Could you copy every line from the material below in which "inverters" appears?

Task input:
--------

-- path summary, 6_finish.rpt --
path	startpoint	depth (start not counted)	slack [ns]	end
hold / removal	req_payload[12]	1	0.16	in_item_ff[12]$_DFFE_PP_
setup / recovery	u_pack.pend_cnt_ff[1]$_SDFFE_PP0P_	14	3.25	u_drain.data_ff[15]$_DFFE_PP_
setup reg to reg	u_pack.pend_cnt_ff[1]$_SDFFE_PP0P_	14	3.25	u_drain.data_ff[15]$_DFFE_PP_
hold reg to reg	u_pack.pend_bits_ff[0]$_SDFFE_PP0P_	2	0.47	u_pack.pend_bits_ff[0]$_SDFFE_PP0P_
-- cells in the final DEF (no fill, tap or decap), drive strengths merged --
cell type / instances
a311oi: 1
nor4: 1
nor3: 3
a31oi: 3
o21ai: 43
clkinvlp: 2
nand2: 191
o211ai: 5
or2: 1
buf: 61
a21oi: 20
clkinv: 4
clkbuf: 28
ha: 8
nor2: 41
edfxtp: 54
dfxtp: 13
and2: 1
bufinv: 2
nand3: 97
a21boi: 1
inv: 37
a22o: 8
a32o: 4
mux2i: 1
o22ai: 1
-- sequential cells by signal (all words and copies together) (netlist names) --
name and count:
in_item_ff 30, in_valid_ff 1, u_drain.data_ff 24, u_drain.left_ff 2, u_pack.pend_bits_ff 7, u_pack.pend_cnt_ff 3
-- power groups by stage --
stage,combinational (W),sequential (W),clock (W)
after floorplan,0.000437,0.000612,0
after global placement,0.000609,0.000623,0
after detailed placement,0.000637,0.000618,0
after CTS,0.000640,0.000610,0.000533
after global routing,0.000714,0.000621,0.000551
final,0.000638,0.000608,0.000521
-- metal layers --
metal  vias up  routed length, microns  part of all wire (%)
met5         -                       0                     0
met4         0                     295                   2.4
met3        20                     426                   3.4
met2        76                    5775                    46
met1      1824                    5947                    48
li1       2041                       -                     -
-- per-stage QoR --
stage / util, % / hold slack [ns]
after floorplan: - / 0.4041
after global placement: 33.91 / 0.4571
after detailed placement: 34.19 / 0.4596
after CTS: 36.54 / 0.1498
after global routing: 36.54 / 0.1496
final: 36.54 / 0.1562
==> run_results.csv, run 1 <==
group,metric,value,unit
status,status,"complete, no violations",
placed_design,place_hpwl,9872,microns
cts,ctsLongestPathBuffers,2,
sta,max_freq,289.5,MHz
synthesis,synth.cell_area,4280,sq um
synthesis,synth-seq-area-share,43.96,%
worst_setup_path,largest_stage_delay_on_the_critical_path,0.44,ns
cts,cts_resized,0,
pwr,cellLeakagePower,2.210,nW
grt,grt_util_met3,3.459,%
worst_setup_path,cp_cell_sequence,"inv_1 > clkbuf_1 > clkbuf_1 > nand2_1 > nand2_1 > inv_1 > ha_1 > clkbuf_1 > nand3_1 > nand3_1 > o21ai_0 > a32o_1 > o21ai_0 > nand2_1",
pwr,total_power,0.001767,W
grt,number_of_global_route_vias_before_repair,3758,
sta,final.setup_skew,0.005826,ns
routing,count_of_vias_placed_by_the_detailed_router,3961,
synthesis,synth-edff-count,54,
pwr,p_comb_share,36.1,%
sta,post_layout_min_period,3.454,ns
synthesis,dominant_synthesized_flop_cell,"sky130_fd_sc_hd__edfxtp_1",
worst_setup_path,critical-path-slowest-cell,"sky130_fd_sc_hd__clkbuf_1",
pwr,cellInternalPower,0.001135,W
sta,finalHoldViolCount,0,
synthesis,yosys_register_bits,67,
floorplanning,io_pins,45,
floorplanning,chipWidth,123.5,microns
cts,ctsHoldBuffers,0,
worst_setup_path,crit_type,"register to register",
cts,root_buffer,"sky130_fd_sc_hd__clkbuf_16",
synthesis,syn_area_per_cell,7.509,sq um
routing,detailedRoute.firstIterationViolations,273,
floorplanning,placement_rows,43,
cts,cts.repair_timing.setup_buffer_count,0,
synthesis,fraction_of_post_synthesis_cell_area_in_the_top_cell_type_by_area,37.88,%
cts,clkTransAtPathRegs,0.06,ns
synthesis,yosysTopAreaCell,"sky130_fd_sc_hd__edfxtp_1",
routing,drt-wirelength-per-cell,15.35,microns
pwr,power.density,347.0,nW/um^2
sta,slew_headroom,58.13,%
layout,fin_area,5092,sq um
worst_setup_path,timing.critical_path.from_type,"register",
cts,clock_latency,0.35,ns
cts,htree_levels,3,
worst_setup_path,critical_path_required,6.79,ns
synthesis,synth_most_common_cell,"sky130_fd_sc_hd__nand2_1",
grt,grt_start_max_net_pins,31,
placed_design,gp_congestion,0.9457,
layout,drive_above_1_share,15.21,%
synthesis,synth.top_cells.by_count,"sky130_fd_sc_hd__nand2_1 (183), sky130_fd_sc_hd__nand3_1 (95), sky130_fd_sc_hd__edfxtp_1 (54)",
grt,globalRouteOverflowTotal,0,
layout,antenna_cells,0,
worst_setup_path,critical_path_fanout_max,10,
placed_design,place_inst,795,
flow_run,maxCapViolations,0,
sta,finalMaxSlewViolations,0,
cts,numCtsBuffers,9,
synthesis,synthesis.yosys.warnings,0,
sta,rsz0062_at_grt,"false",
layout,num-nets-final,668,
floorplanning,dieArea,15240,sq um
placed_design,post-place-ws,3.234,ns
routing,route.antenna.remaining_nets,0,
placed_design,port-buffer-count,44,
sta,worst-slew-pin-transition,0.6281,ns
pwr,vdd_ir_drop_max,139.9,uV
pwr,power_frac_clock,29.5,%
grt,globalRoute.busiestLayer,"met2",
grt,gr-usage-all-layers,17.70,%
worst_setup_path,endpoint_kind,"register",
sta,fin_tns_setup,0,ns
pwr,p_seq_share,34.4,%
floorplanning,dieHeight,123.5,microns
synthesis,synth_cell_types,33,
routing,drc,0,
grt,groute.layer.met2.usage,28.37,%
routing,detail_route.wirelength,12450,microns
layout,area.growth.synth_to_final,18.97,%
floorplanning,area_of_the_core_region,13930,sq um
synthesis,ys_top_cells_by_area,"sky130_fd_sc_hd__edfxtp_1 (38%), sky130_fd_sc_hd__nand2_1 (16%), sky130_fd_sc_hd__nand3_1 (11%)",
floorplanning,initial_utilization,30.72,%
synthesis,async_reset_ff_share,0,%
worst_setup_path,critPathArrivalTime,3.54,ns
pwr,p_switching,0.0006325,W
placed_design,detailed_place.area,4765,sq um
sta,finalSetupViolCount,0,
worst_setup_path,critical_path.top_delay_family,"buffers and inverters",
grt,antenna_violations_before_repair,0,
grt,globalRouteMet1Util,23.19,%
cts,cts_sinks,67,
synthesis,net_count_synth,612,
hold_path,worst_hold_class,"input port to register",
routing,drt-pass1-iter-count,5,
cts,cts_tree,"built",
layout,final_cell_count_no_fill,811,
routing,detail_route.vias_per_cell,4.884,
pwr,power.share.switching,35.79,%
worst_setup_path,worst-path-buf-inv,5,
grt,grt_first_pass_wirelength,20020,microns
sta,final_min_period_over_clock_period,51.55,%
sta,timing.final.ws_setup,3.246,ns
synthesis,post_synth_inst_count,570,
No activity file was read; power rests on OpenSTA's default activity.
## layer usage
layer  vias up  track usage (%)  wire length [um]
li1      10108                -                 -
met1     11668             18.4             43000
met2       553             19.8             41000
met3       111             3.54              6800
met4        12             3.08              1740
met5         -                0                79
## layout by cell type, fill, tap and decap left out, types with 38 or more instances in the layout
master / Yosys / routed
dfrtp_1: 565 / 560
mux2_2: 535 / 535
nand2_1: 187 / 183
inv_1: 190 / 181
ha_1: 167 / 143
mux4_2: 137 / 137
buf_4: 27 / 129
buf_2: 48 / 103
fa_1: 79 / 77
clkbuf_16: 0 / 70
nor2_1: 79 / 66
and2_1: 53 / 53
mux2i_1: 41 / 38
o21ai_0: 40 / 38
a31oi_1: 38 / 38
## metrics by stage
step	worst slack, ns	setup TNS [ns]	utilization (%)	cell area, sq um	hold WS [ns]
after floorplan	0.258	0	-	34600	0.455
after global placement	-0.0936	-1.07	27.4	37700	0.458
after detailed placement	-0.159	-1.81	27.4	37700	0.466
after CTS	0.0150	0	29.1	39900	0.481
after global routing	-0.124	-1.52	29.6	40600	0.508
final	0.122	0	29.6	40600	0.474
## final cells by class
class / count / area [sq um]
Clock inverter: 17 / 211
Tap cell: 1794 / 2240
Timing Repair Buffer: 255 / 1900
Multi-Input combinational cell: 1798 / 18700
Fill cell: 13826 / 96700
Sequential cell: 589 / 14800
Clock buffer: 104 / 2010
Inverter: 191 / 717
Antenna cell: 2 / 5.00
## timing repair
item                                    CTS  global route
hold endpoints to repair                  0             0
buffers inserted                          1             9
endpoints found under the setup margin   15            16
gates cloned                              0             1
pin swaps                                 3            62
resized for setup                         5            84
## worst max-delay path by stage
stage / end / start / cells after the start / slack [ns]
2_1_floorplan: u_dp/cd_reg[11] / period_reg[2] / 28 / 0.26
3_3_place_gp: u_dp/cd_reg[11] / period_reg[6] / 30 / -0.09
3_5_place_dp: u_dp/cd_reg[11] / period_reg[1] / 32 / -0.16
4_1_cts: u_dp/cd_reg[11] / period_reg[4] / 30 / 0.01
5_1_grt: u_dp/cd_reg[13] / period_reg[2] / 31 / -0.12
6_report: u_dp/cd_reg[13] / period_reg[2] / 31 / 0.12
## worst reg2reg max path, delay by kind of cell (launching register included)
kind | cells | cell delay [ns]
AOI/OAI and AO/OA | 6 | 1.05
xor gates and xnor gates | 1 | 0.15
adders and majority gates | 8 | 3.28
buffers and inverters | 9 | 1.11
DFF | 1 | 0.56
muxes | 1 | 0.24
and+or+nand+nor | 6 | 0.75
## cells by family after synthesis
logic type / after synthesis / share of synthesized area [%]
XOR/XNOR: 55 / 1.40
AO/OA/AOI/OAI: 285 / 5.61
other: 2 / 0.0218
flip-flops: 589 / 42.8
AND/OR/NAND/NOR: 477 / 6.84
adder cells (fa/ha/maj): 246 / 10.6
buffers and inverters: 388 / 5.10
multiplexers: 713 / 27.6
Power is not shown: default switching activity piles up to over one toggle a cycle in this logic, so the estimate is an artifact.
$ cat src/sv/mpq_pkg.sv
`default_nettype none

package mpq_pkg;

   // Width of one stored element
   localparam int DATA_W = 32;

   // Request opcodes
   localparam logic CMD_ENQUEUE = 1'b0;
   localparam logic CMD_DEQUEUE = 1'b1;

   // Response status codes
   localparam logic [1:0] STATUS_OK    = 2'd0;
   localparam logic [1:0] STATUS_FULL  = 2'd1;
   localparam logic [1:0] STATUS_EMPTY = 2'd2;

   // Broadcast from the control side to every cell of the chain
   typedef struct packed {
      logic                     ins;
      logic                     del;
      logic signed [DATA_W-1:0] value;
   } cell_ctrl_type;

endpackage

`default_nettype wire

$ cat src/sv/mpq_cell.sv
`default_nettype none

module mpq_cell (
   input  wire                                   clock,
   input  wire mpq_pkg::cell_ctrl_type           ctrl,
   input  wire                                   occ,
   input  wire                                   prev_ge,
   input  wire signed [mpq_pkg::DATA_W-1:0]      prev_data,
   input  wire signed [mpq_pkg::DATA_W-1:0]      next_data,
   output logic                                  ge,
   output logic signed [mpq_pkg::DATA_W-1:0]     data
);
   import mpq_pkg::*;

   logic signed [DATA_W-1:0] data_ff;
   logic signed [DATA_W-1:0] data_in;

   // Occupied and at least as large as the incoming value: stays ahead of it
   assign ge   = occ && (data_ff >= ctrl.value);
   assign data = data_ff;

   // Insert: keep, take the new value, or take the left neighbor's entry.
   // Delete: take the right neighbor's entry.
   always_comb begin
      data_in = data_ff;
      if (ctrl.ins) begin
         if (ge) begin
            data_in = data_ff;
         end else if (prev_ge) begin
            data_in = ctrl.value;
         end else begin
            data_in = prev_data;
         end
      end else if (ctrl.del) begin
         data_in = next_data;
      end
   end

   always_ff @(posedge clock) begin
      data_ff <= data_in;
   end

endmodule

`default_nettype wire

--------

Output for this task:
worst_setup_path,critical_path.top_delay_family,"buffers and inverters",
buffers and inverters | 9 | 1.11
buffers and inverters: 388 / 5.10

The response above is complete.